59 Is. XXXVIII. 16, secondo il LXX.
60 Sono i residui del pane da cui si estrae la parte che serve al Sacrifizio, che il sacerdote benedice nella messa e distribuisce dopo quella ai fedeli.
61 Così nel Pater noster, in S. Luca XI, 5, la voce επιούσιον fu tradotta quotidianum, in S. Matt. VI, 11, supersubstantialem.
62 Una delle ore canoniche dei Greci detta μεσονυκτικόν o di mezzanotte, nominato così dal tempo nel quale a un dipresso si suole recitare, a imitazione di Davide (Sal. CXVIII, 62), e di S. Paolo (Act. XVI, 25). Di quest’orazione parla e l’ordina a’ monaci anche S. Basilio (Reg. fus. tract. inter. XXXVII).

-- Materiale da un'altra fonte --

### src/source/noc_defs.svh
`ifndef NOC_DEFS_SVH
`define NOC_DEFS_SVH

// Sample and flit payload width
`define NOC_DW 32

// Per-node accumulator width
`define SUM_DW 64

// Flit address field
`define ADDR_W 4

// Chain length, also the id of the end node
`define NUM_NODES 4

// Node 1 only packs flits, routers start here
`define FIRST_ROUTED_ID 2

`endif

### src/source/noc_pkg.sv
`include "noc_defs.svh"

package noc_pkg;

    // Raw sample as it enters the chain
    typedef logic [`NOC_DW-1:0] sample_t;

    // Running sum kept by each processor
    typedef logic [`SUM_DW-1:0] sum_t;

    typedef logic [`ADDR_W-1:0] node_id_t;

    // Link word, address in the upper bits
    typedef struct packed {
        node_id_t addr;
        sample_t  payload;
    } flit_t;

    // Ingress item before it is turned into a flit
    typedef struct packed {
        node_id_t dest;
        sample_t  sample;
    } addr_sample_t;

endpackage

### src/source/stream_slice.sv
`timescale 1ns/100ps

module stream_slice #(
    parameter type payload_t = logic
) (
    input  logic     clk,
    input  logic     reset,
    input  logic     in_valid,
    output logic     in_ready,
    input  payload_t in_payload,
    output logic     out_valid,
    input  logic     out_ready,
    output payload_t out_payload
);

    payload_t skid_payload;
    logic     skid_valid;
    logic     skid_next;
    logic     in_xfer;
    logic     out_advance;

    assign in_xfer     = in_valid && in_ready;
    // Output register can take a new word this cycle
    assign out_advance = !out_valid || out_ready;

    // Skid entry drains whenever the output moves
    assign skid_next = out_advance ? 1'b0 : (skid_valid || in_xfer);

    always_ff @(posedge clk or posedge reset) begin
        if (reset) begin
            out_valid  <= 1'b0;
            skid_valid <= 1'b0;
            in_ready   <= 1'b0;
        end else begin
            if (out_advance) begin
                out_valid <= skid_valid || in_xfer;
            end
            skid_valid <= skid_next;
            in_ready   <= !skid_next;
        end
    end

    always_ff @(posedge clk) begin
        if (out_advance) begin
            if (skid_valid) begin
                out_payload <= skid_payload;
            end else if (in_xfer) begin
                out_payload <= in_payload;
            end
        end else if (in_xfer) begin
            // Output stalled, park the word
            skid_payload <= in_payload;
        end
    end

endmodule

### src/source/flit_packetizer.sv
`timescale 1ns/100ps
`include "noc_defs.svh"

module flit_packetizer (
    input  logic                 in_valid,
    output logic                 in_ready,
    input  noc_pkg::addr_sample_t in_item,
    output logic                 flit_valid,
    input  logic                 flit_ready,
    output noc_pkg::flit_t       flit
);

    // Header field from the destination
    assign flit.addr    = in_item.dest[`ADDR_W-1:0];

    // Sample rides unchanged in the payload
    assign flit.payload = in_item.sample[`NOC_DW-1:0];

    // No storage here, handshake passes straight through
    assign flit_valid = in_valid;
    assign in_ready   = flit_ready;

endmodule

### src/source/node_router.sv
`timescale 1ns/100ps
`include "noc_defs.svh"

module node_router #(
    parameter int NODE_ID = `FIRST_ROUTED_ID
) (
    input  logic              clk,
    input  logic              reset,
    input  logic              up_valid,
    output logic              up_ready,
    input  noc_pkg::flit_t    up_flit,
    input  logic              local_valid,
    output logic              local_ready,
    input  noc_pkg::flit_t    local_flit,
    output logic              eject_valid,
    input  logic              eject_ready,
    output noc_pkg::sample_t  eject_sample,
    output logic              down_valid,
    input  logic              down_ready,
    output noc_pkg::flit_t    down_flit
);

    // End of the chain takes everything that arrives
    localparam bit IS_LAST = (NODE_ID == `NUM_NODES);

    logic           to_eject;
    logic           eject_in_valid;
    logic           eject_in_ready;
    logic           through_valid;
    logic           down_in_valid;
    logic           down_in_ready;
    noc_pkg::flit_t down_in_flit;

    assign to_eject = IS_LAST || (up_flit.addr == noc_pkg::node_id_t'(NODE_ID));

    assign eject_in_valid = up_valid && to_eject;
    assign through_valid  = up_valid && !to_eject;

    // Only the path this flit takes can stall upstream
    assign up_ready = to_eject ? eject_in_ready : down_in_ready;

    // Through traffic wins the downstream slot
    assign down_in_valid = through_valid || local_valid;
    assign down_in_flit  = through_valid ? up_flit : local_flit;
    assign local_ready   = down_in_ready && !through_valid;

    stream_slice #(
        .payload_t(noc_pkg::sample_t)
    ) u_eject_slice (
        .clk        (clk),
        .reset      (reset),
        .in_valid   (eject_in_valid),
        .in_ready   (eject_in_ready),
        .in_payload (up_flit.payload),
        .out_valid  (eject_valid),
        .out_ready  (eject_ready),
        .out_payload(eject_sample)
    );

    stream_slice #(
        .payload_t(noc_pkg::flit_t)
    ) u_down_slice (
        .clk        (clk),
        .reset      (reset),
        .in_valid   (down_in_valid),
        .in_ready   (down_in_ready),
        .in_payload (down_in_flit),
        .out_valid  (down_valid),
        .out_ready  (down_ready),
        .out_payload(down_flit)
    );

endmodule

### src/source/traffic_processor.sv
`timescale 1ns/100ps

module traffic_processor (
    input  logic             clk,
    input  logic             reset,
    input  logic             in_valid,
    output logic             in_ready,
    input  noc_pkg::sample_t in_sample,
    output logic             sum_valid,
    input  logic             sum_ready,
    output noc_pkg::sum_t    sum
);

    noc_pkg::sum_t acc;
    logic          in_xfer;
    noc_pkg::sum_t sample_ext;

    // Hold off new samples while a sum is still waiting
    assign in_ready = !sum_valid;
    assign in_xfer  = in_valid && in_ready;

    // Zero extend up to accumulator width
    assign sample_ext = noc_pkg::sum_t'(in_sample);

    always_ff @(posedge clk or posedge reset) begin
        if (reset) begin
            acc       <= '0;
            sum_valid <= 1'b0;
        end else begin
            if (in_xfer) begin
                acc       <= acc + sample_ext;
                sum_valid <= 1'b1;
            end else if (sum_ready) begin
                // Each new sum goes out exactly once
                sum_valid <= 1'b0;
            end
        end
    end

    assign sum = acc;

endmodule

### src/source/noc_node.sv
`timescale 1ns/100ps
`include "noc_defs.svh"

module noc_node #(
    parameter int NODE_ID = `FIRST_ROUTED_ID
) (
    input  logic           clk,
    input  logic           reset,
    input  logic           up_valid,
    output logic           up_ready,
    input  noc_pkg::flit_t up_flit,
    output logic           down_valid,
    input  logic           down_ready,
    output noc_pkg::flit_t down_flit,
    output logic           sum_valid,
    input  logic           sum_ready,
    output noc_pkg::sum_t  sum
);

    logic             local_valid;
    logic             local_ready;
    noc_pkg::flit_t   local_flit;
    logic             eject_valid;
    logic             eject_ready;
    noc_pkg::sample_t eject_sample;
    logic             proc_sum_valid;
    logic             proc_sum_ready;
    noc_pkg::sum_t    proc_sum;

    node_router #(
        .NODE_ID(NODE_ID)
    ) u_router (
        .clk         (clk),
        .reset       (reset),
        .up_valid    (up_valid),
        .up_ready    (up_ready),
        .up_flit     (up_flit),
        .local_valid (local_valid),
        .local_ready (local_ready),
        .local_flit  (local_flit),
        .eject_valid (eject_valid),
        .eject_ready (eject_ready),
        .eject_sample(eject_sample),
        .down_valid  (down_valid),
        .down_ready  (down_ready),
        .down_flit   (down_flit)
    );

    traffic_processor u_proc (
        .clk      (clk),
        .reset    (reset),
        .in_valid (eject_valid),
        .in_ready (eject_ready),
        .in_sample(eject_sample),
        .sum_valid(proc_sum_valid),
        .sum_ready(proc_sum_ready),
        .sum      (proc_sum)
    );

    if (NODE_ID < `NUM_NODES) begin : g_inject
        noc_pkg::addr_sample_t inj_item;

        // Low half of the new sum goes to the next node
        assign inj_item.dest   = noc_pkg::node_id_t'(NODE_ID + 1);
        assign inj_item.sample = proc_sum[`NOC_DW-1:0];

        flit_packetizer u_pack (
            .in_valid  (proc_sum_valid),
            .in_ready  (proc_sum_ready),
            .in_item   (inj_item),
            .flit_valid(local_valid),
            .flit_ready(local_ready),
            .flit      (local_flit)
        );

        assign sum_valid = 1'b0;
        assign sum       = '0;
    end else begin : g_last
        // End node, sums leave the chain here
        assign local_valid    = 1'b0;
        assign local_flit     = '0;
        assign sum_valid      = proc_sum_valid;
        assign sum            = proc_sum;
        assign proc_sum_ready = sum_ready;
    end

endmodule

### src/source/noc_chain_top.sv
`timescale 1ns/100ps
`include "noc_defs.svh"

module noc_chain_top (
    input  logic              clk,
    input  logic              reset,
    input  logic              in_valid,
    output logic              in_ready,
    input  logic [`NOC_DW-1:0] in_data,
    input  logic [`ADDR_W-1:0] in_dest,
    output logic              out_valid,
    input  logic              out_ready,
    output logic [`SUM_DW-1:0] out_sum
);

    noc_pkg::addr_sample_t ing_item;
    logic                  ing_valid;
    logic                  ing_ready;
    noc_pkg::addr_sample_t ing_slice_item;

    // Links are named by the node that drives them
    logic           link1_valid;
    logic           link1_ready;
    noc_pkg::flit_t link1_flit;
    logic           link2_valid;
    logic           link2_ready;
    noc_pkg::flit_t link2_flit;
    logic           link3_valid;
    logic           link3_ready;
    noc_pkg::flit_t link3_flit;

    assign ing_item.dest   = in_dest;
    assign ing_item.sample = in_data;

    // Node 1, registered ingress then flit packing
    stream_slice #(
        .payload_t(noc_pkg::addr_sample_t)
    ) u_ingress (
        .clk        (clk),
        .reset      (reset),
        .in_valid   (in_valid),
        .in_ready   (in_ready),
        .in_payload (ing_item),
        .out_valid  (ing_valid),
        .out_ready  (ing_ready),
        .out_payload(ing_slice_item)
    );

    flit_packetizer u_node1_pack (
        .in_valid  (ing_valid),
        .in_ready  (ing_ready),
        .in_item   (ing_slice_item),
        .flit_valid(link1_valid),
        .flit_ready(link1_ready),
        .flit      (link1_flit)
    );

    noc_node #(.NODE_ID(`FIRST_ROUTED_ID)) u_node2 (
        .clk(clk), .reset(reset),
        .up_valid(link1_valid), .up_ready(link1_ready), .up_flit(link1_flit),
        .down_valid(link2_valid), .down_ready(link2_ready), .down_flit(link2_flit),
        .sum_valid(), .sum_ready(1'b0), .sum()
    );

    noc_node #(.NODE_ID(`FIRST_ROUTED_ID + 1)) u_node3 (
        .clk(clk), .reset(reset),
        .up_valid(link2_valid), .up_ready(link2_ready), .up_flit(link2_flit),
        .down_valid(link3_valid), .down_ready(link3_ready), .down_flit(link3_flit),
        .sum_valid(), .sum_ready(1'b0), .sum()
    );

    // Nothing sits past the end node
    noc_node #(.NODE_ID(`NUM_NODES)) u_node4 (
        .clk(clk), .reset(reset),
        .up_valid(link3_valid), .up_ready(link3_ready), .up_flit(link3_flit),
        .down_valid(), .down_ready(1'b0), .down_flit(),
        .sum_valid(out_valid), .sum_ready(out_ready), .sum(out_sum)
    );

endmodule

### config.mk
export PLATFORM = sky130hd
export DESIGN_NAME = noc_chain_top
export DESIGN_NICKNAME = d
export VERILOG_FILES = /design/src/source/noc_pkg.sv /design/src/source/stream_slice.sv /design/src/source/flit_packetizer.sv /design/src/source/node_router.sv /design/src/source/traffic_processor.sv /design/src/source/noc_node.sv /design/src/source/noc_chain_top.sv
export VERILOG_INCLUDE_DIRS = /design/src /design/src/source
export SDC_FILE = /design/constraint.sdc
export NUM_CORES = 1
export LEC_CHECK = 0
export BUFFER_PORTS_ARGS = -buffer_cell sky130_fd_sc_hd__buf_2
export CAP_MARGIN = 20
export CORE_AREA = 4 4 231 233
export CTS_CLUSTER_DIAMETER = 60
export DETAILED_ROUTE_END_ITERATION = 8
export DIE_AREA = 0 0 235 237
export HOLD_SLACK_MARGIN = 0.08
export PLACE_DENSITY = 0.62
export SYNTH_ARGS = -nofsm -noshare
export SYNTH_HDL_FRONTEND = slang
export SYNTH_SLANG_ARGS = --single-unit
### constraint.sdc
create_clock -name clk -period 4.81 [get_ports clk]
set_clock_uncertainty 0.1 [all_clocks]
set_input_delay 0 -clock clk [delete_from_list [all_inputs] [get_ports clk]]
set_output_delay 0 -clock clk [all_outputs]
set_load 0.02 [all_outputs]
-- After elaboration in Yosys (flattened, before gate mapping)
Index checks and enable logic that the tools add are counted.
- bits in registers: 613
- input port bits: 40
- add/sub/neg operators: 3
- eq/ne operators: 2
- muxes and demuxes: 28
- bitwise logic cells: 6
- reduce and logical (&&, ||, !) cells: 69
- operators by type and width (kind ; count):
    $mux 32 ; 9
    $add 64x32->64 ; 3
    $mux 36 ; 5
    $reduce_and 2->1 ; 12
    $logic_not 1->1 ; 19
    $reduce_bool 2->1 ; 9
    $logic_and 1x1->1 ; 15
    $logic_or 1x1->1 ; 14
    $mux 1 ; 14
    $eq 4x2->1 const B ; 2
    $not 1->1 ; 6

-- Longest topological paths before layout
Gate-level depths: netlist of run 1.
- word-level depth: 8
- gate-level depth with buffers: 14
- mapped depth without buffers: 13

-- Cells and area by module
A second synthesis of run 1 with hierarchy kept.
- cell total of the unflattened synthesis: 2634
- area total of the unflattened synthesis: 35462.8 sq um
- modules (own cells, without submodules) (module ; times used ; cells an instance ; area each (sq um)):
    stream_slice (u_ingress ...) ; 4 ; 124 ; 2871.5
    traffic_processor (u_node2.u_proc ...) ; 2 ; 485 ; 4406.7
    stream_slice (u_node2.u_router.u_eject_slice ...) ; 3 ; 112 ; 2586.2
    traffic_processor (u_node4.u_proc) ; 1 ; 484 ; 4421.7
    noc_node (u_node2 ...) ; 2 ; 67 ; 495.5
    flit_packetizer ; 3 ; 38 ; 285.3
    node_router (u_node2.u_router) ; 1 ; 48 ; 566.8
    node_router (u_node3.u_router) ; 1 ; 50 ; 561.8
    noc_chain_top ; 1 ; 1 ; 3.8
    noc_node (u_node4) ; 1 ; 1 ; 3.8

-- Worst setup path after synthesis of run 1
OpenSTA, ideal clock, no wires.
- kind: register -> register
- from: register u_ingress.out_payload[32] (netlist name)
- to: register u_ingress.out_payload[0] (netlist name), enable pin
- library setup time: 0.441 ns
- data arrival time: 2.902 ns
- path slack: 1.367 ns
- stages on the path, launching flop included: 4
- period minus slack after synthesis: 3.443 ns
- cell sequence: edfxtp_1 -> nor4b_1 -> mux2i_1 -> a21oi_1
- longest elaborated chain between the ends: 4
- ends and longest elaborated chain (element ; RTL line ; source):
    from (decl) ; stream_slice.sv:13 ; output payload_t out_payload
    from (signal assigned) ; stream_slice.sv:46 ; out_payload <= skid_payload;
    from (signal assigned) ; stream_slice.sv:48 ; out_payload <= in_payload;
    $eq 4x2->1 ; node_router.sv:34 ; assign to_eject = IS_LAST || (up_flit.addr == noc_pkg::node_id_t'(NODE_ID));
    $mux 1 ; node_router.sv:40 ; assign up_ready = to_eject ? eject_in_ready : down_in_ready;
    $logic_or 1x1->1 ; stream_slice.sv:24 ; assign out_advance = !out_valid || out_ready;
    $reduce_and 2->1 (no line) ; n/a ;
No other way between the ends.
A chain may end at the register's enable or synchronous reset.

-- Final worst setup path of run 1
- from: register u_node3.u_proc.acc[0] (netlist: u_node3.u_proc.sum[0])
- to: register u_node3.u_proc.acc[30] (netlist: u_node3.u_proc.sum[30])
- longest elaborated chain between the ends: 1
- ends and longest elaborated chain (element ; RTL line ; source):
    from (decl) ; traffic_processor.sv:14 ; noc_pkg::sum_t acc;
    from (signal assigned) ; traffic_processor.sv:31 ; acc <= acc + sample_ext;
    $add 64x32->64 ; traffic_processor.sv:31 ;
No other way between the ends.

==> run metrics, run 1 <==
Post-CTS Resized 0; Area Overhead vs Synth 16.0%; met2 Resource Use GR 0.271; Post-Synthesis Net Count 2,054; GR Util met3 0.0257; WS Path Type register to register; fin cells 2,845; Die W 235 µm; slew at the pin closest to its max-slew limit 1.12 ns; leak pwr around 12 nW; final hold vios 0; FFs w/ async S/R, synth 0.271; Die Y ~240 µm; Post-synth top flop edfxtp_1; Netlist cell types 72; Mapped Cells 1,917; CP startpoint kind register; grt total ovfl 0; minimum clock period 3.67 ns; DR vias between 10,000 and 15,000; Vias per Instance 5.25; Seq/Total Area, Yosys 0.620; Max-Cap Viols 0; initial antenna violation count 0; Final setup viols 0; first-pass GRT wire length a little under 80 mm; setup TNS 0 ns; HPWL Detailed 31.2 mm; M1 GR Usage 0.226; GPL Wtd Cong 0.871; Max-slew headroom 0.252; most common cell after layout, fill and taps aside edfxtp_1; RSZ-0062 raised after global routing no; IO buf count between 100 and 150; layout cells sized above 1 0.229; Clock Latency Late Sink 0.60 ns; number of global-route vias before repair 15,200; total clock buffers created by CTS 58; initial DRC count 690; worst min path class input port to register; clock tree buffer depth 3; worst path arrival time around 4 ns; nets@finish between 2,000 and 2,500; Max IR drop VDD 0.336 mV; Syn Area/Cell between 10 and 15 µm²; Worst Path Required approximately 5.2 ns; Yosys reg bits 549; antenna cells 0; Routed WL 45.4 mm; outcome finished, final reports clean; Post-synth EDFFs 400; # clock sinks 549; f_max ~0.27 GHz; htree depth 2; hold_buf cts between 70 and 80; CTS tree done; Placed Cells 2,657; wire per inst 16.0 µm; worst-path fanout max 4; Mapped Area 25,400 µm²; CP Cell Sequence ha_1 > fa_1 > a21oi_1 > o211ai_1 > o41ai_2 > o22ai_1 > o31a_1 > a221o_1 > nor3b_2 > nor2_1 > a211o_1; largest net degree at the start of global routing 108; Largest delay share family, worst path compound AO/OA/AOI/OAI gates; Initial Util 0.496; Final Cycle Share 0.764; CP bufs+invs 0; synth warn 0; Remaining DRCs 0; area leader, netlist edfxtp_1; Root Driver clkbuf_16; DRT antenna net count 0; Global Route Usage Sum 0.164; Util after Layout 0.576; Slew Limit Fails 0; CP endpoint kind register; Reg clk slew, reported paths 0.06 ns; Synth top area share 0.473; row count 83; power density over the cells 613 nW/µm²; I/O pin cnt about 110; DR pass1 iterations 5; most frequent cells in the layout 400 x edfxtp_1, 270 x nand2_1, 236 x mux2_2; GR peak layer met2; post-CTS setup buffers 0; Worst path max stage delay 0.45 ns; die footprint around 56,000 µm²; main area contributors after synthesis edfxtp_1 47%, dfrtp_1 15%, mux2_2 10%, ha_1 4.6%, nand2_1 4.0%; Core Area between 50,000 and 60,000 µm²; Worst path slowest cell o41ai_2
==> report_power, final <==
group          internal [mW]  switching [mW]
logic                   2.79            3.71
clock network           2.56            1.79
registers               6.57           0.649
total                   11.9            6.15
==> per-stage QoR <==
stage / setup slack, ns / hold slack [ns] / total power, mW / instance area [µm²]
detailed placement: 1.17 / 0.0844 / 13.7 / 26700
finish: 1.14 / 0.143 / 18.1 / 29500
global route: 0.834 / 0.125 / 19.4 / 29500
floorplan: 0.702 / -0.00355 / 12.2 / 25400
CTS: 1.13 / 0.0946 / 18.2 / 29400
global placement: 1.26 / 0.0797 / 13.5 / 26700
==> path summary, 6_finish.rpt <==
check | startpoint | endpoint | slack [ns] | depth (start not counted)
max | u_node3.u_proc.sum[0]$_DFFE_PP0P_ | u_node3.u_proc.sum[30]$_DFFE_PP0P_ | 1.14 | 11
min | in_data[15] | u_ingress.out_payload[15]$_DFFE_PP_ | 0.14 | 3
max reg2reg | u_node3.u_proc.sum[0]$_DFFE_PP0P_ | u_node3.u_proc.sum[30]$_DFFE_PP0P_ | 1.14 | 11
min reg2reg | u_node3.u_router.u_down_slice.out_payload[5]$_DFFE_PP_ | u_node4.u_router.u_eject_slice.skid_payload[5]$_DFFE_PP_ | 0.35 | 0
max in group asynchronous | reset | u_node2.u_proc.sum[25]$_DFFE_PP0P_ | 3.20 | 5
min in group asynchronous | reset | u_node3.u_proc.sum[6]$_DFFE_PP0P_ | 0.43 | 4
==> registers in the layout, indices dropped and copies added (netlist names), 36 cells and up <==
signal,count
u_node4.u_proc.sum,64
u_ingress.out_payload,36
u_ingress.skid_payload,36
u_node2.u_router.u_down_slice.out_payload,36
u_node2.u_router.u_down_slice.skid_payload,36
==> cell families (layout without fill, tap and decap cells) <==
kind of cell               Yosys count  after routing  share of synthesized area
and+or+nand+nor                    475            475                     0.0866
DFF                                549            549                      0.620
xor gates and xnor gates           111            111                     0.0383
AOI/OAI and AO/OA                  339            339                     0.0845
muxes                              239            239                      0.106
buffers and inverters              107            355                     0.0163
adders and majority gates           97             97                     0.0487
==> routing by layer <==
metal	vias up	wire length, µm
met3	61	1690
met4	0	969
met2	254	21400
li1	7514	-
met5	-	0
met1	7113	21400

63 Questa espressione c’induce a pensare che molti scritti di lui si possedessero, quando il biografo scriveva. Da noi tre soli volumi si conservano, opera del S. Padre, riconosciuti autentici da valenti periti, e degni da tenersi in conto di preziosa reliquia. Vedi la nostra «Badia», Roma, 1904, § VII, Gli studi monastici. In uno dei quali è questa data storica: «L’anno 6473 del mondo (di C. 965) l’esercito di Manuel patrizio ebbe una rotta presso Rametta (in Sicilia); e la stessa Rametta venne presa, e fu un grande eccidio. E per mano di Nilo monaco fu scritto il libro di S. Doroteo». Cotesta disfatta con più la morte del medesimo patrizio è confermata da storici bizantini (Rocchi, Codd. Crypten. p, 104).
64 Ciò intendi, si dice per riguardo all’effetto che ciò produceva nella sua imaginativa. Ché di cotesto infine altri non fu testimonio, all’infuori del Santo stesso che tali cose narrò al suo discepolo.
65 I Cor. IX, 15.
66 Ciò faceva egli in ispecie, per visitare le tombe dei Ss. Apostoli, Pietro e Paolo, di cui era divotissimo: come vedremo altra volta.
67 A questo fatto allude l’affresco del Domenichino nella Cappella Farnesiana in Grottaferrata: Il san Nilo in orazione.